Task item:
Filter the entries beneath this task, copying only the lines that hold the word "words".

Data extracts:
━━━━

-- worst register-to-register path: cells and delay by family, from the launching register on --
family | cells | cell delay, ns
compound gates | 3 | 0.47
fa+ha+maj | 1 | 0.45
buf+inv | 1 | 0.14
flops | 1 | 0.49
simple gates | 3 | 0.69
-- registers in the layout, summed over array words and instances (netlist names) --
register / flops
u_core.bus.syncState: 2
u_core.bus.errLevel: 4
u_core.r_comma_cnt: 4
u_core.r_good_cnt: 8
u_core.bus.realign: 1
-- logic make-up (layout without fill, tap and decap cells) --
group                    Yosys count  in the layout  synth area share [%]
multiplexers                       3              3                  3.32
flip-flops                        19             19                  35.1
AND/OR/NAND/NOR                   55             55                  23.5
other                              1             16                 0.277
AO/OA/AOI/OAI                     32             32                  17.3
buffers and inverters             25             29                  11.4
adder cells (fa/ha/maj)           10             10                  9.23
### src/rtl/pipe_seg_reg.sv
// Parametrised pipeline segment register with valid/ready flow control,
// an optional 2-entry skid buffer, flush (bubble insert) and a saturating
// stall counter. Sits between two datapath stages.
module pipe_seg_reg #(
  parameter int unsigned       DATA_W         = 64,
  parameter bit                SKID           = 1'b1,
  parameter logic [DATA_W-1:0] RESET_DATA     = '0,
  parameter bit                CLEAR_ON_FLUSH = 1'b1,
  parameter int unsigned       CNT_W          = 16
) (
  input  logic              clk,
  input  logic              resetn,
  input  logic              flush,
  input  logic              in_valid,
  output logic              in_ready,
  input  logic [DATA_W-1:0] in_data,
  output logic              out_valid,
  input  logic              out_ready,
  output logic [DATA_W-1:0] out_data,
  output logic [1:0]        occupancy,
  output logic [CNT_W-1:0]  stall_cnt
);

  // Encoding doubles as the occupancy count.
  typedef enum logic [1:0] {
    StEmpty = 2'd0,
    StOne   = 2'd1,
    StFull  = 2'd2
  } state_e;

  state_e            state_q, state_d;
  logic [DATA_W-1:0] main_q, main_d;
  logic [DATA_W-1:0] skid_q, skid_d;
  logic [CNT_W-1:0]  stall_q, stall_d;
  logic              in_fire, out_fire;

  assign out_valid = (state_q != StEmpty);
  assign out_data  = main_q;
  assign occupancy = state_q;
  assign stall_cnt = stall_q;
  assign in_fire   = in_valid & in_ready;
  assign out_fire  = out_valid & out_ready;

  // Upstream ready: registered-only with the skid buffer, pass-through without it.
  always_comb begin
    if (SKID) begin
      in_ready = resetn & (state_q != StFull);
    end else begin
      in_ready = resetn & ((state_q == StEmpty) | out_ready);
    end
  end

  // Next-state and data-register steering; flush overrides any transfer.
  always_comb begin
    state_d = state_q;
    main_d  = main_q;
    skid_d  = skid_q;
    if (flush) begin
      state_d = StEmpty;
      if (CLEAR_ON_FLUSH) begin
        main_d = RESET_DATA;
        skid_d = RESET_DATA;
      end
    end else begin
      case (state_q)
        StEmpty: begin
          if (in_fire) begin
            state_d = StOne;
            main_d  = in_data;
          end
        end
        StOne: begin
          if (in_fire && out_fire) begin
            main_d = in_data;
          end else if (in_fire) begin
            // Only reachable with the skid buffer: without it in_fire implies out_fire here.
            state_d = StFull;
            skid_d  = in_data;
          end else if (out_fire) begin
            state_d = StEmpty;
          end
        end
        StFull: begin
          if (out_fire) begin
            state_d = StOne;
            main_d  = skid_q;
          end
        end
        default: state_d = StEmpty;
      endcase
    end
  end

  // Saturating count of cycles where the head entry is blocked downstream.
  always_comb begin
    stall_d = stall_q;
    if (out_valid && !out_ready && (stall_q != {CNT_W{1'b1}})) begin
      stall_d = stall_q + CNT_W'(1);
    end
  end

  // State registers with synchronous active-low reset.
  always_ff @(posedge clk) begin
    if (!resetn) begin
      state_q <= StEmpty;
      main_q  <= RESET_DATA;
      skid_q  <= RESET_DATA;
      stall_q <= '0;
    end else begin
      state_q <= state_d;
      main_q  <= main_d;
      skid_q  <= skid_d;
      stall_q <= stall_d;
    end
  end

endmodule
**config.mk**
```make
export PLATFORM = sky130hd
export DESIGN_NAME = pc_gen_unit_flat
export DESIGN_NICKNAME = d
export VERILOG_FILES = /design/src/rtl/pc_gen_pkg.sv /design/src/rtl/pc_gen_unit_if.sv /design/src/rtl/pc_gen_unit_ckpt_fifo.sv /design/src/rtl/pc_gen_unit.sv /design/src/flat_wrapper.sv
export SDC_FILE = /design/constraint.sdc
export NUM_CORES = 1
export LEC_CHECK = 0
export ABC_CLOCK_PERIOD_IN_PS = 3600
export CAP_MARGIN = 20
export CORE_AREA = 4 4 205 167
export CTS_CLUSTER_DIAMETER = 80
export DETAILED_ROUTE_END_ITERATION = 10
export DIE_AREA = 0 0 209 171
export SLEW_MARGIN = 10
export SYNTH_ARGS = -nofsm -noshare
export SYNTH_HDL_FRONTEND = slang
export SYNTH_HIERARCHICAL = 1
export SYNTH_SLANG_ARGS = --single-unit
```
**constraint.sdc**
```tcl
create_clock -name clk -period 3.6 [get_ports clk]
set_input_delay 0.36 -clock clk [delete_from_list [all_inputs] [get_ports clk]]
set_output_delay 0.36 -clock clk [all_outputs]
set_load 0.1 [all_outputs]
```
**src/rtl/pc_gen_pkg.sv**
```systemverilog
// Shared defaults and types for the PC generation unit: parameter defaults,
// redirect-source encoding and the checkpoint entry layout.
package pc_gen_pkg;

  localparam int unsigned            DEF_XLEN       = 32;
  localparam logic [DEF_XLEN-1:0]    DEF_RESET_PC   = 32'h0;
  localparam int unsigned            DEF_CKPT_DEPTH = 4;
  localparam int unsigned            DEF_ADDR_SHIFT = 2;

  typedef enum logic [1:0] {
    NONE    = 2'd0,
    JB      = 2'd1,
    MISPRED = 2'd2
  } redir_src_e;

  // A checkpoint is the fall-through PC of a predicted-taken branch, i.e. the
  // address fetch must restart from if that branch turns out not taken.
  typedef struct packed {
    logic [DEF_XLEN-1:0] fall_through;
  } ckpt_entry_t;

  function automatic int unsigned ckpt_count_width(input int unsigned depth);
    return $clog2(depth) + 1;
  endfunction

endpackage

```
**src/rtl/pc_gen_unit_if.sv**
```systemverilog
// Fetch-control bundle between the pipeline (master) and the PC generator
// (slave): stall/prediction/redirect inputs and PC/flush/checkpoint status.
interface pc_gen_unit_if
  import pc_gen_pkg::*;
#(
  parameter int unsigned XLEN       = DEF_XLEN,
  parameter int unsigned CKPT_DEPTH = DEF_CKPT_DEPTH
);

  logic                            i_stall;
  logic                            i_pred_valid;
  logic [XLEN-1:0]                 i_pred_pc;
  logic                            i_jb_valid;
  logic [XLEN-1:0]                 i_jb_pc;
  logic                            i_res_valid;
  logic                            i_res_mispred;

  logic [XLEN-1:0]                 o_pc;
  logic [XLEN-1:0]                 o_addr;
  logic                            o_pred_taken;
  logic                            o_flush;
  logic                            o_fetch_en;
  logic                            o_ckpt_full;
  logic [$clog2(CKPT_DEPTH):0]     o_ckpt_count;
  logic                            o_underflow;

  modport master (
    output i_stall, i_pred_valid, i_pred_pc, i_jb_valid, i_jb_pc,
           i_res_valid, i_res_mispred,
    input  o_pc, o_addr, o_pred_taken, o_flush, o_fetch_en,
           o_ckpt_full, o_ckpt_count, o_underflow
  );

  modport slave (
    input  i_stall, i_pred_valid, i_pred_pc, i_jb_valid, i_jb_pc,
           i_res_valid, i_res_mispred,
    output o_pc, o_addr, o_pred_taken, o_flush, o_fetch_en,
           o_ckpt_full, o_ckpt_count, o_underflow
  );

endinterface

```
**src/rtl/pc_gen_unit_ckpt_fifo.sv**
```systemverilog
// Checkpoint FIFO: holds fall-through PCs of outstanding predicted-taken
// branches in program order, with a whole-queue clear for redirects.
module ckpt_fifo
  import pc_gen_pkg::*;
#(
  parameter int unsigned DEPTH = DEF_CKPT_DEPTH,
  parameter int unsigned WIDTH = DEF_XLEN
) (
  input  logic                       clk,
  input  logic                       rst,
  input  logic                       push_i,
  input  logic                       pop_i,
  input  logic                       clear_i,
  input  logic [WIDTH-1:0]           data_i,
  output logic [WIDTH-1:0]           head_o,
  output logic [$clog2(DEPTH):0]     count_o,
  output logic                       full_o,
  output logic                       empty_o
);

  localparam int unsigned PW = $clog2(DEPTH);
  localparam int unsigned CW = PW + 1;

  logic [WIDTH-1:0] mem_q [DEPTH];
  logic [PW-1:0]    wr_ptr_q, rd_ptr_q;
  logic [CW-1:0]    count_q;
  logic             do_push, do_pop;

  assign empty_o = (count_q == '0);
  assign full_o  = (count_q == CW'(DEPTH));
  assign count_o = count_q;
  assign head_o  = mem_q[rd_ptr_q];

  // A push into a full queue is only legal when the head leaves the same cycle.
  assign do_pop  = pop_i && !empty_o;
  assign do_push = push_i && (!full_o || do_pop);

  always_ff @(posedge clk or posedge rst) begin
    if (rst) begin
      wr_ptr_q <= '0;
      rd_ptr_q <= '0;
      count_q  <= '0;
    end else if (clear_i) begin
      wr_ptr_q <= '0;
      rd_ptr_q <= '0;
      count_q  <= '0;
    end else begin
      if (do_push) wr_ptr_q <= wr_ptr_q + PW'(1);
      if (do_pop)  rd_ptr_q <= rd_ptr_q + PW'(1);
      count_q <= count_q + CW'(do_push) - CW'(do_pop);
    end
  end

  // NOTE: the storage array has no reset; count_q alone decides which slots
  // are meaningful, so clearing the data would only cost reset fan-out.
  always_ff @(posedge clk) begin
    if (do_push && !clear_i) mem_q[wr_ptr_q] <= data_i;
  end

endmodule

```
**src/rtl/pc_gen_unit.sv**
```systemverilog
// PC generator: fetch PC register, prediction acceptance, checkpointing of
// predicted-taken branches and redirect (flush) handling for stalls.
module pc_gen_unit
  import pc_gen_pkg::*;
#(
  parameter int unsigned     XLEN       = DEF_XLEN,
  parameter logic [XLEN-1:0] RESET_PC   = XLEN'(DEF_RESET_PC),
  parameter int unsigned     CKPT_DEPTH = DEF_CKPT_DEPTH,
  parameter int unsigned     ADDR_SHIFT = DEF_ADDR_SHIFT
) (
  input  logic          clk,
  input  logic          rst,
  pc_gen_unit_if.slave  bus
);

  localparam int unsigned CW = $clog2(CKPT_DEPTH) + 1;

  logic [XLEN-1:0] pc_q, pc_d, pc_seq;
  logic            pend_valid_q, pend_valid_d;
  logic [XLEN-1:0] pend_tgt_q, pend_tgt_d;
  logic            fetch_en_q, fetch_en_d;
  logic            underflow_q, underflow_d;

  redir_src_e      redir_src;
  logic            redir_in;
  logic [XLEN-1:0] redir_tgt;
  logic            pred_taken;

  logic [XLEN-1:0] ckpt_head;
  logic [CW-1:0]   ckpt_count;
  logic            ckpt_full, ckpt_empty, ckpt_pop;

  assign pc_seq = pc_q + XLEN'(4);

  // NOTE: every signal assigned in always_comb gets a default first so no
  // path through the block leaves it unassigned and infers a latch.
  always_comb begin
    redir_src = NONE;
    if (bus.i_res_valid && bus.i_res_mispred && !ckpt_empty) redir_src = MISPRED;
    else if (bus.i_jb_valid)                                 redir_src = JB;
  end

  assign redir_in  = (redir_src != NONE);
  assign redir_tgt = (redir_src == MISPRED) ? ckpt_head : bus.i_jb_pc;

  assign pred_taken = bus.i_pred_valid && !bus.i_stall && !pend_valid_q &&
                      !redir_in && !ckpt_full;
  assign ckpt_pop   = bus.i_res_valid && !ckpt_empty;

  always_comb begin
    pc_d = pc_q;
    if (pend_valid_q && !bus.i_stall) pc_d = pend_tgt_q;
    else if (bus.i_stall)             pc_d = pc_q;
    else if (pred_taken)              pc_d = bus.i_pred_pc;
    else                              pc_d = pc_seq;
  end

  // A newer redirect replaces an older one even while the pipe is stalled.
  always_comb begin
    pend_valid_d = pend_valid_q;
    pend_tgt_d   = pend_tgt_q;
    if (redir_in) begin
      pend_valid_d = 1'b1;
      pend_tgt_d   = redir_tgt;
    end else if (pend_valid_q && !bus.i_stall) begin
      pend_valid_d = 1'b0;
    end
  end

  assign fetch_en_d  = fetch_en_q || !bus.i_stall;
  assign underflow_d = underflow_q || (bus.i_res_valid && ckpt_empty);

  // NOTE: state registers use non-blocking assignments so every flop samples
  // the pre-edge values regardless of statement order.
  always_ff @(posedge clk or posedge rst) begin
    if (rst) begin
      pc_q         <= RESET_PC;
      pend_valid_q <= 1'b0;
      pend_tgt_q   <= '0;
      fetch_en_q   <= 1'b0;
      underflow_q  <= 1'b0;
    end else begin
      pc_q         <= pc_d;
      pend_valid_q <= pend_valid_d;
      pend_tgt_q   <= pend_tgt_d;
      fetch_en_q   <= fetch_en_d;
      underflow_q  <= underflow_d;
    end
  end

  ckpt_fifo #(
    .DEPTH (CKPT_DEPTH),
    .WIDTH (XLEN)
  ) u_ckpt_fifo (
    .clk     (clk),
    .rst     (rst),
    .push_i  (pred_taken),
    .pop_i   (ckpt_pop),
    .clear_i (redir_in),
    .data_i  (pc_seq),
    .head_o  (ckpt_head),
    .count_o (ckpt_count),
    .full_o  (ckpt_full),
    .empty_o (ckpt_empty)
  );

  assign bus.o_pc         = pc_q;
  assign bus.o_addr       = pc_q >> ADDR_SHIFT;
  assign bus.o_pred_taken = pred_taken;
  assign bus.o_flush      = pend_valid_q;
  assign bus.o_fetch_en   = fetch_en_q;
  assign bus.o_ckpt_full  = ckpt_full;
  assign bus.o_ckpt_count = ckpt_count;
  assign bus.o_underflow  = underflow_q;

endmodule

```
**src/flat_wrapper.sv**
```systemverilog
// flat-port wrapper written by rule: the top's interface ports become plain ports
module pc_gen_unit_flat import pc_gen_pkg::*;
#(
  parameter int unsigned     XLEN       = DEF_XLEN,
  parameter logic [XLEN-1:0] RESET_PC   = XLEN'(DEF_RESET_PC),
  parameter int unsigned     CKPT_DEPTH = DEF_CKPT_DEPTH,
  parameter int unsigned     ADDR_SHIFT = DEF_ADDR_SHIFT
)
  (clk, rst, bus_i_stall, bus_i_pred_valid, bus_i_pred_pc, bus_i_jb_valid, bus_i_jb_pc, bus_i_res_valid, bus_i_res_mispred, bus_o_pc, bus_o_addr, bus_o_pred_taken, bus_o_flush, bus_o_fetch_en, bus_o_ckpt_full, bus_o_ckpt_count, bus_o_underflow);
  pc_gen_unit_if #(.XLEN(XLEN), .CKPT_DEPTH(CKPT_DEPTH)) bus_i ();
  input  logic clk;
  input  logic rst;
  input wire logic [$bits(bus_i.i_stall)-1:0] bus_i_stall;
  input wire logic [$bits(bus_i.i_pred_valid)-1:0] bus_i_pred_valid;
  input wire logic [$bits(bus_i.i_pred_pc)-1:0] bus_i_pred_pc;
  input wire logic [$bits(bus_i.i_jb_valid)-1:0] bus_i_jb_valid;
  input wire logic [$bits(bus_i.i_jb_pc)-1:0] bus_i_jb_pc;
  input wire logic [$bits(bus_i.i_res_valid)-1:0] bus_i_res_valid;
  input wire logic [$bits(bus_i.i_res_mispred)-1:0] bus_i_res_mispred;
  output wire logic [$bits(bus_i.o_pc)-1:0] bus_o_pc;
  output wire logic [$bits(bus_i.o_addr)-1:0] bus_o_addr;
  output wire logic [$bits(bus_i.o_pred_taken)-1:0] bus_o_pred_taken;
  output wire logic [$bits(bus_i.o_flush)-1:0] bus_o_flush;
  output wire logic [$bits(bus_i.o_fetch_en)-1:0] bus_o_fetch_en;
  output wire logic [$bits(bus_i.o_ckpt_full)-1:0] bus_o_ckpt_full;
  output wire logic [$bits(bus_i.o_ckpt_count)-1:0] bus_o_ckpt_count;
  output wire logic [$bits(bus_i.o_underflow)-1:0] bus_o_underflow;
  assign bus_i.i_stall = bus_i_stall;
  assign bus_i.i_pred_valid = bus_i_pred_valid;
  assign bus_i.i_pred_pc = bus_i_pred_pc;
  assign bus_i.i_jb_valid = bus_i_jb_valid;
  assign bus_i.i_jb_pc = bus_i_jb_pc;
  assign bus_i.i_res_valid = bus_i_res_valid;
  assign bus_i.i_res_mispred = bus_i_res_mispred;
  assign bus_o_pc = bus_i.o_pc;
  assign bus_o_addr = bus_i.o_addr;
  assign bus_o_pred_taken = bus_i.o_pred_taken;
  assign bus_o_flush = bus_i.o_flush;
  assign bus_o_fetch_en = bus_i.o_fetch_en;
  assign bus_o_ckpt_full = bus_i.o_ckpt_full;
  assign bus_o_ckpt_count = bus_i.o_ckpt_count;
  assign bus_o_underflow = bus_i.o_underflow;
  pc_gen_unit #(.XLEN(XLEN), .RESET_PC(RESET_PC), .CKPT_DEPTH(CKPT_DEPTH), .ADDR_SHIFT(ADDR_SHIFT)) u_core (.clk(clk), .rst(rst), .bus(bus_i));
endmodule
```
==> impl_metrics.py <==
metrics = {
    "critical_path": {
        "cp-end-kind": "register",
        "path_class": "reg2reg",
        "startpoint_type": "register",
        "crit_fanout": 67,
        "critPathArrivalTime_ps": 3370,
        "cp_data_required_time_ps": 3990,
    },
    "power_and_ir_drop": {
        "peakVddDrop_uv": 308,
        "power.density_nw_per_um2": 581,
        "leakage_uw": 0.00448,
    },
    "detailed_routing": {
        "vias_per_cell": 5.08,
        "postRouteWirelength_um": 27000,
        "drt-initial-drc-count": 488,
        "postRouteAntennaNets": 0,
        "firstDrtPassIters": 5,
        "wire_per_inst_um": 21.0,
        "drc": 0,
        "via_count": 6527,
    },
    "final_layout": {
        "areaGrowthSynthToFinish_pct": 27.0,
        "fillers": 3100,
        "final_cell_mix": "135 x clkdlybuf4s50_1, 128 x edfxtp_1, 70 x dfrtp_1",
        "nNetsFinal": 919,
        "fin_area_um2": 12200,
        "final_common_cell": "clkdlybuf4s50_1",
        "final_util_pct": 37.9,
        "drive_gt1_share_pct": 16.1,
        "antennaDiodeCount": 0,
    },
    "clock_network": {
        "root_buffer": "clkbuf_16",
        "clk-insertion-delay-late_ps": 520,
        "path_clk_slew_ps": 60,
        "cts_resized": 0,
        "h-tree-depth": 1,
        "tritoncts": "done",
        "numCtsBuffers": 24,
        "cts_buffer_depth": 3,
        "postCtsSetupRepairBufs": 0,
        "clkSinkCount": 202,
        "hold_buffers": 0,
    },
    "sta": {
        "hold_ws_ps": 148,
        "setup_viol": 0,
        "skew_ps": 20.1,
        "rsz0062_at_grt": "no",
        "fin_crit_ps": 2980,
        "fin_ws_ps": 618,
        "slew_violations": 0,
        "max_freq_mhz": 335,
        "final.setup.tns_ps": 0,
        "hold_viol": 0,
        "period_share_pct": 82.8,
        "slew_headroom_pct": 29.3,
        "max_slew.worst_pin.slew_ps": 1060,
    },
    "die": {
        "fp-row-count": 59,
        "dieWidth_um": 209,
        "coreArea_um2": 32200,
        "initial_utilization_pct": 29.8,
        "die_area_um2": 35700,
        "io_pins": 143,
        "die_y_um": 171,
    },
    "global_route": {
        "antenna_found_initial": 0,
        "grt_pass1_wl_um": 41300,
        "grt_pass1_vias": 6566,
        "grt_util_all_layers_pct": 14.8,
        "grt_max_degree": 68,
        "grt_overflow": 0,
    },
    "placement": {
        "pre_cts_slack_ps": 604,
        "place.gp.congestion": 0.762,
        "place.port_buffers": 140,
        "hpwl_um": 18700,
        "dpl-instance-area_um2": 11400,
    },
    "synth": {
        "async_flop_share_pct": 36.6,
        "ys_warn_count": 6,
        "syn-instance-count": 725,
        "netlist_area_um2": 9590,
        "synth_cell_types": 65,
        "ys_seq_area_share_pct": 59.4,
        "avgSynthCellArea_um2": 13.2,
        "synthFlopType": "edfxtp_1",
        "ys_ff_latch": 202,
        "synth-edff-count": 128,
    },
    "min_path": {
        "hold_class": "in2async",
    },
    "status": {
        "status": "complete, no violations",
    },
    "run": {
        "cap_viol_max_count": 0,
    },
}
routing by layer:
metal	part of all wire [%]	global-route usage, %	routed length, um
met1	45	21.5	12100
met2	45	23.1	12200
met3	7.4	3.08	2010
met4	2.3	3.35	618
met5	0	0	0
critical path, cell delays in order (launching register included):
cell	delay, ps
dfrtp_4	540
nor3_1	310
nand3b_1	210
buf_4	640
nand3_1	280
a21oi_1	270
buf_4	180
nor4_1	50
or3_1	360
state kept, by name (all words and copies together), names as in the netlist:
name,count
u_core/bus.o_fetch_en,1
u_core/bus.o_flush,1
u_core/bus.o_pc,32
u_core/bus.o_underflow,1
u_core/pend_tgt_q,32
u_core/u_ckpt_fifo/count_o,3
u_core/u_ckpt_fifo/mem_q,128
u_core/u_ckpt_fifo/rd_ptr_q,2
u_core/u_ckpt_fifo/wr_ptr_q,2
where the power goes:
part	leakage (uW)	switching, uW	internal [uW]
combinational	0.00204	1290	450
sequential	0.00202	195	2650
clock	0.000416	960	1540
per-stage QoR:
step / total power [uW] / std cells
4_1_cts: 7140 / 1286
6_report: 7080 / 1286
5_1_grt: 7340 / 1286
3_5_place_dp: 4630 / 1242
2_1_floorplan: 4200 / 726
3_3_place_gp: 4620 / 1242
cells in the mapped netlist (all sizes together) (13+ instances only):
cell,n,share of area (%)
inv,16,0.63
dfrtp,74,19
nand4,17,1.6
edfxtp,128,40
xor2,13,1.2
mux2i,36,3.8
o21ai,25,1.3
mux4,32,7.5
buf,51,3.9
clkbuf,27,1.4
nand3,21,1.1
nand2,39,1.5
xnor2,18,1.6
nor2,62,2.4
a21oi,45,2.3
cells by family (layout without fill, tap and decap cells):
group,count (synthesis),count (layout),synth area share (%)
and+or+nand+nor,197,197,11.3
xor gates and xnor gates,31,31,2.83
DFF,202,202,59.4
buffers and inverters,94,227,5.92
adders and majority gates,7,7,0.991
muxes,69,69,11.4
other,1,2,0.0391
AOI/OAI and AO/OA,124,124,8.10
cell type report:
cell class	count	area (um2)	share of cell area, %
timing repair buffer	167	1670	13.7
sequential	202	5710	46.8
clock buffer	33	716	5.87
multi-input combinational	430	3370	27.7
inverter	16	63.8	0.524
tap	427	534	4.38
clock inverter	11	123	1.01
final timing paths:
kind	end	start	slack (ps)	depth (start not counted)
setup reg to reg	u_core/bus.o_pc[23]	u_core/u_ckpt_fifo/count_o[1]	620	8
hold reg to reg	u_core/bus.o_underflow	u_core/bus.o_underflow	460	1
min in group clk	u_core/bus.o_pc[5]	bus_i_stall	440	4
hold / removal	u_core/u_ckpt_fifo/wr_ptr_q[0]	rst	150	2
setup / recovery	u_core/bus.o_pc[23]	u_core/u_ckpt_fifo/count_o[1]	620	8
max in group asynchronous	u_core/bus.o_pc[10]	rst	2530	3
Power figures use the tool's default switching activity.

━━━━

Your response:
-- registers in the layout, summed over array words and instances (netlist names) --
state kept, by name (all words and copies together), names as in the netlist:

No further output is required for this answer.